- Akokan Location in Niger
- Coordinates: 18°42′39″N 7°20′37″E﻿ / ﻿18.71083°N 7.34361°E
- Country: Niger
- Department: Arlit Department

= Akokan, Niger =

Akokan is a mining town in the Arlit Department of the Agadez Region of northern-central Niger. It is located about 5 km southwest of Arlit in the Sahara Desert, and roughly 250 km north of Agadez. It is considered to be Niger's "second uranium town". SOMAIR and COMINAK (Compagnie minière d'Akokan), run by Areva and the Nigerien state, operate uranium mines in the vicinity of the towns of Akokan and Arlit. In the maps of the area, Akokan is classified under "Mine - Agadez-Niger". The Tuareg and Toubou people are local to the area.

==History==
The Akokan deposit was initially prospected by a France-Japan-Niger tripartite affiliation in the early 1970s. In 1975, underground mining at Akokan was estimated to require over $100 million in investment. Today over 100,000 people live in Akokan and Arlit. Greenpeace has expressed concerns over the high radiation levels found on the streets of Akokan. Afasto, south of Akokan, was the site of newly discovered uranium reserves in 2001.

The operational base of COMINAK mining company was established at Akokan, Niger, near Arlit and a new mining town ship was built to house its offices and employees. The number of employees reported to be working for COMINAK is 1,150. Health and essential social services are part of the commitment by COMINAK to help and to improve living conditions for its employees and the local community. Akokan is Niger's "second uranium town" operated by SOMAIR and COMINAK (Compagnie minière d'Akokan).

==Infrastructure==
The infrastructure facilities created in the town covers two field hospitals, network of well laid out roads (more than 800 km) from Tahoua, electric power supply from the 16 MW captive coal based power station near Tchirozorine and transmitting power over a transmission line of 200 km (40 km to the north of Agadez), an airport and hotels for visitors.

Akokan includes a mix of upscale living quarters and a shantytown, as well as hotels, a cultural hall and sports centers.

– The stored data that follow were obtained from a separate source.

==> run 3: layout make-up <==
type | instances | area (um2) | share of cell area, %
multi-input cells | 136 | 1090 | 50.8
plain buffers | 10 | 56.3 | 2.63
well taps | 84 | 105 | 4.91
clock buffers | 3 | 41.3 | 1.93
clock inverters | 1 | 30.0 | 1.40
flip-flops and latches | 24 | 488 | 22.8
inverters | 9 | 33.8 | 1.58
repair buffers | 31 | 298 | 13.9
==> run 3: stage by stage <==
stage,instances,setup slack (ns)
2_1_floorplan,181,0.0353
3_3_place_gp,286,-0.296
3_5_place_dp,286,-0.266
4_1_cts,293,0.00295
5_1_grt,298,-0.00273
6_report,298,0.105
==> src/rtl/lru_replacement_unit.sv <==
// True-LRU replacement state for a set-associative cache: per-set age permutation,
// updated on hit/fill and queried for a one-cycle-latency victim way.
module lru_replacement_unit #(
    parameter int unsigned INDEX_WIDTH       = 6,
    parameter int unsigned SET_ASSOCIATIVITY = 2
) (
    input  logic                         clock,
    input  logic                         reset,
    input  logic                         accessEnable,
    input  logic [INDEX_WIDTH-1:0]       accessIndex,
    input  logic [SET_ASSOCIATIVITY-1:0] accessCacheNumber,
    input  logic                         victimRequest,
    input  logic [INDEX_WIDTH-1:0]       victimIndex,
    output logic                         victimValid,
    output logic [SET_ASSOCIATIVITY-1:0] victimCacheNumber
);

    localparam int unsigned NUMBER_OF_SETS   = 2 ** INDEX_WIDTH;
    localparam int unsigned NUMBER_OF_CACHES = 2 ** SET_ASSOCIATIVITY;
    localparam int unsigned SW               = SET_ASSOCIATIVITY;
    localparam int unsigned AW               = NUMBER_OF_CACHES * SW;

    // Way w starts at age NUMBER_OF_CACHES-1-w, so way 0 is the first victim.
    function automatic logic [AW-1:0] reset_ages();
        logic [AW-1:0] r;
        r = '0;
        for (int w = 0; w < int'(NUMBER_OF_CACHES); w++) begin
            r[w*SW +: SW] = SW'(int'(NUMBER_OF_CACHES) - 1 - w);
        end
        return r;
    endfunction

    localparam logic [AW-1:0] RESET_SET = reset_ages();

    logic [AW-1:0] age_q [NUMBER_OF_SETS];

    logic [AW-1:0] access_set;
    logic [AW-1:0] updated_set;
    logic [AW-1:0] victim_set;
    logic [SW-1:0] accessed_age;
    logic [SW-1:0] victim_way;
    logic          forward;

    always_comb begin
        access_set   = age_q[accessIndex];
        accessed_age = '0;
        for (int w = 0; w < int'(NUMBER_OF_CACHES); w++) begin
            if (SW'(w) == accessCacheNumber) begin
                accessed_age = access_set[w*SW +: SW];
            end
        end

        updated_set = access_set;
        for (int w = 0; w < int'(NUMBER_OF_CACHES); w++) begin
            if (SW'(w) == accessCacheNumber) begin
                updated_set[w*SW +: SW] = '0;
            end else if (access_set[w*SW +: SW] < accessed_age) begin
                updated_set[w*SW +: SW] = access_set[w*SW +: SW] + SW'(1);
            end
        end
    end

    // Same-set access and request on one edge: choose from the post-update ages.
    always_comb begin
        forward    = accessEnable && (accessIndex == victimIndex);
        victim_set = forward ? updated_set : age_q[victimIndex];
        victim_way = '0;
        for (int w = 0; w < int'(NUMBER_OF_CACHES); w++) begin
            if (victim_set[w*SW +: SW] == SW'(NUMBER_OF_CACHES - 1)) begin
                victim_way = SW'(w);
            end
        end
    end

    always_ff @(posedge clock or posedge reset) begin
        if (reset) begin
            for (int s = 0; s < int'(NUMBER_OF_SETS); s++) begin
                age_q[s] <= RESET_SET;
            end
        end else if (accessEnable) begin
            age_q[accessIndex] <= updated_set;
        end
    end

    always_ff @(posedge clock or posedge reset) begin
        if (reset) begin
            victimValid       <= 1'b0;
            victimCacheNumber <= '0;
        end else begin
            victimValid <= victimRequest;
            if (victimRequest) begin
                victimCacheNumber <= victim_way;
            end
        end
    end

endmodule

==> config.mk <==
export PLATFORM = sky130hd
export DESIGN_NAME = lru_replacement_unit
export DESIGN_NICKNAME = d
export VERILOG_FILES = /design/src/rtl/lru_replacement_unit.sv
export SDC_FILE = /design/constraint.sdc
export NUM_CORES = 1
export LEC_CHECK = 0
export BUFFER_PORTS_ARGS = -buffer_cell sky130_fd_sc_hd__clkbuf_2
export CAP_MARGIN = 20
export CORE_ASPECT_RATIO = 0.9
export CORE_MARGIN = 2
export CORE_UTILIZATION = 50
export CTS_CLUSTER_DIAMETER = 80
export DETAILED_ROUTE_END_ITERATION = 12
export PLACE_DENSITY = 0.7
export SLEW_MARGIN = 40
export SYNTH_ARGS = -nofsm -noshare
export SYNTH_HDL_FRONTEND = slang
export SYNTH_SLANG_ARGS = --single-unit
==> constraint.sdc <==
create_clock -name clock -period 17.3 [get_ports clock]
set_input_delay 1.73 -clock clock [delete_from_list [all_inputs] [get_ports clock]]
set_output_delay 1.73 -clock clock [all_outputs]
set_load 0.02 [all_outputs]
==> qor.csv <==
metric;value;unit
post-cts resize count;0;
setup TNS;0;ps
non-filler cells, final;3425;
n_diodes;0;
CTS root buf;clkbuf_16;
GRT Util Overall;32.1;%
# rows;79;
Setup Fix Bufs, Post-CTS;0;
final max-slew violation count;0;
post-route ant nets;0;
RSZ-0062 raised after global routing;no;
worst vdd ir;0.0000719;V
initial antenna violation count;2;
share of flip-flops with an asynchronous set or reset;100;%
I/O pin cnt;21;
commonest non-fill, non-tap cell in the layout;nand2_1;
core footprint;51600;µm²
Worst Path Required;17810;ps
CTS Sinks;515;
DR WL/cell;24.8;µm
Routed WL;85100;µm
most frequent cells in the layout;nand2_1 (702), o21ai_0 (435), dfrtp_1 (259);
Tcrit/Tclk final;39.5;%
Primary FF master, synth;dfrtp_1;
internal reg-to-reg setup slack;12750;ps
drt first-iter violations;2713;
worst skew pair latency;620;ps
Die ar.;54000;µm²
leak pwr;10.6;nW
crit path time final;6830;ps
EDFF count, synth;0;
Worst Hold Path Cells;2;
Fmax;0.147;GHz
Die X;245;µm
HP Class;flop to flop;
Vias/cell;6.40;
clock skew;17.8;ps
Pwr per Cell Area;106;nW/µm²
fin nets;2713;
Critical Path End Type;flop;
top fanout value on the critical path;55;
syn_nets;2845;
Arrival @ worst endpoint;7340;ps
worst r2r src;age_q[379]$_DFFE_PP1P_;
Netlist cell types;83;
DIE HEIGHT;221;µm
Synth Register Bits;515;
worst slew pin tran;817;ps
area grow syn2layout;8.07;%
Synth Area per Inst;9.24;µm²
Yosys warning count;0;
final-report hold violation count;0;
critical path type;input pin to flop;
vias in the first global route;20820;
drt first pass iters;6;
vias;21906;
Worst Min Path Start;age_q[336]$_DFFE_PP1P_;
PortBufs;20;
Max-Cap Viols;0;
gpl congestion;0.966;
sequential area share after synthesis;50.6;%
total CTS buffers;54;
largest net degree at the start of global routing;126;
CTS max path bufs;3;
FF-to-FF path depth;13;
end of the worst hold path;age_q[336]$_DFFE_PP1P_;
share of cells above drive strength 1;17.8;%
Max H-tree Level;2;
CTS tree;yes;
first-pass GRT wire length;132000;µm
Setup violations, final;0;
Slew headroom;45.5;%
dpl cells;3323;
hpwl dp;54900;µm
post-cts hold buffer count;0;
CP Launch Type;input pin;
synthesized cell area;26100;µm²
fill cell count;4549;
Residual DRC;0;
Gate Count Post-Synth;2823;
initial core utilization;50.6;%
status;finished, final reports clean;
clock transition at the registers of the reported paths;60;ps
reg2reg end;age_q[435]$_DFFE_PP1P_;
total grt overflow;0;
==> through the flow <==
step | instance area (µm²) | hold WS [ps] | setup WS (ps) | utilization (%) | power [W]
5_1_grt | 28200 | 479 | 10190 | 54.6 | 0.00310
4_1_cts | 28200 | 463 | 10570 | 54.6 | 0.00300
3_5_place_dp | 26300 | 454 | 9890 | 50.9 | 0.00177
6_report | 28200 | 461 | 10470 | 54.6 | 0.00299
2_1_floorplan | 26100 | 442 | 1610 | - | 0.00165
3_3_place_gp | 26200 | 450 | 9600 | 50.7 | 0.00175
==> synthesized netlist by cell type, types with 11 or more instances <==
library cell	number	share of area, %
clkbuf_1	131	1.9
o211ai_1	14	0.40
o21ai_0	435	8.3
a22oi_1	87	2.5
buf_4	33	0.95
buf_6	12	0.52
a21oi_1	23	0.44
mux2i_1	23	0.88
dfstp_2	256	26
a22o_1	17	0.57
a31oi_1	48	1.2
nand2_1	704	10
inv_1	11	0.16
nand3_1	71	1.4
nor3b_1	54	1.6
nor3_1	30	0.58
mux4_2	47	4.1
nand4_1	19	0.46
buf_2	58	1.1
o21ai_1	193	3.7
and3b_1	38	1.3
a221oi_1	14	0.47
dfrtp_1	259	25
a41oi_1	11	0.37
and3_1	12	0.29
nor2_1	53	0.76
==> flip-flops by register name, indices dropped and copies added (netlist names) <==
| signal | count |
|---|---|
| victimCacheNumber | 2 |
| victimValid | 1 |
| age_q | 512 |
==> layer usage <==
| metal | share of wire, % | GRT usage, % | vias to the layer above |
|---|---|---|---|
| met2 | 43 | 47.6 | 1179 |
| li1 | - | - | 9791 |
| met3 | 11 | 7.94 | 255 |
| met5 | 0.013 | 0 | - |
| met4 | 4.9 | 14.7 | 2 |
| met1 | 41 | 44.7 | 10679 |
==> worst max-delay path by stage <==
stage,from,endpoint,depth (start not counted)
2_1_floorplan,reset,age_q[101]$_DFFE_PP0P_,1
3_3_place_gp,accessIndex[1],victimCacheNumber[1]$_DFFE_PP0P_,16
3_5_place_dp,accessIndex[2],age_q[451]$_DFFE_PP1P_,17
4_1_cts,accessIndex[1],age_q[435]$_DFFE_PP1P_,16
5_1_grt,accessIndex[1],age_q[307]$_DFFE_PP1P_,16
6_report,accessIndex[1],age_q[435]$_DFFE_PP1P_,16
==> logic make-up after synthesis <==
logic type | Yosys count | share of synthesized area (%)
compound gates | 897 | 19.9
xor+xnor | 10 | 0.336
fa+ha+maj | 4 | 0.192
buf+inv | 261 | 4.88
flops | 515 | 50.6
mux | 71 | 4.98
simple gates | 1065 | 19.1
==> report_power, final <==
group,internal (W),switching [W]
Combinational,0.000107,0.000222
Clock,0.000734,0.000499
Sequential,0.00135,0.0000830
Total,0.00219,0.000804
==> cell type report <==
type / instances / area [µm²] / share of cell area [%]
tap: 688 / 861 / 3.05
multi-input combinational: 2047 / 11700 / 41.4
clock inverter: 14 / 180 / 0.639
inverter: 12 / 57.6 / 0.204
timing repair buffer: 61 / 512 / 1.81
clock buffer: 88 / 1710 / 6.07
sequential: 515 / 13200 / 46.8
==> critical path, stage by stage <==
cell and delay, ps:
buf_4 490, buf_4 610, buf_4 600, or4bb_1 550
nand4_1 120, o21ai_0 180, o211ai_1 160, nor3_1 140
mux4_2 560, ha_1 370, nor2_1 110, nand4_1 210
xnor2_1 210, nand2_2 560, buf_4 480, o21ai_0 170
Note: power is estimated with default switching activity, not from simulation.
--- config.mk ---
export PLATFORM = sky130hd
export DESIGN_NAME = spi_frame_scheduler
export DESIGN_NICKNAME = d
export VERILOG_FILES = /design/src/rtl/spi_frame_scheduler.sv
export SDC_FILE = /design/constraint.sdc
export NUM_CORES = 1
export LEC_CHECK = 0
export BUFFER_PORTS_ARGS = -buffer_cell sky130_fd_sc_hd__buf_2
export CORE_AREA = 2 2 73 75
export DETAILED_ROUTE_END_ITERATION = 12
export DIE_AREA = 0 0 75 77
export PLACE_DENSITY_LB_ADDON = 0.2
export RECOVER_POWER = 100
export SYNTH_ARGS = -nofsm -noshare
export SYNTH_HDL_FRONTEND = slang
export SYNTH_SLANG_ARGS = --single-unit
export TNS_END_PERCENT = 1
--- constraint.sdc ---
create_clock -name clk_in -period 4.9 [get_ports clk_in]
set_clock_uncertainty 0.2 [all_clocks]
set_input_delay 0.735 -clock clk_in [delete_from_list [all_inputs] [get_ports clk_in]]
set_output_delay 0.735 -clock clk_in [all_outputs]
set_load 0.03 [all_outputs]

==Environmental concerns==
In both the towns of Akokan and Arlit, and also close to the mines, the tailings from the processed ores are reported to possess radioactive elements which have been harmful to the health of the people; its consequences are reported to have led to premature deaths of people including the employees. The matter has been a subject of serious debate and discussions between the Environmental Activists and the AREVA (the owner of the mining operations). Open cut and underground mines of Comac and Sumair, under operation for several decades of operations since the 1970s, of both the amount of tailings heaped up (totally unprotected to prevent health hazards) in the two towns has generated about 30million tons tailing and these are reported to be radioactive. Since 2007, following the protests, several remedial actions have been initiated by Medecins du Monde and Areva; a French lawyers' association is monitoring these management actions related to health and labour safety measures. The AREVA has averred with assurances that the “after effects of the mines” shall be addressed through “Sustainable Development Philosophy;".

==Fossiliferous site==
An armored, terrestrial, herbivorous reptile, Bunostegos akokanensis (“the lump-headed reptile of Akokan") was discovered near Akokan and named in honor of the locale.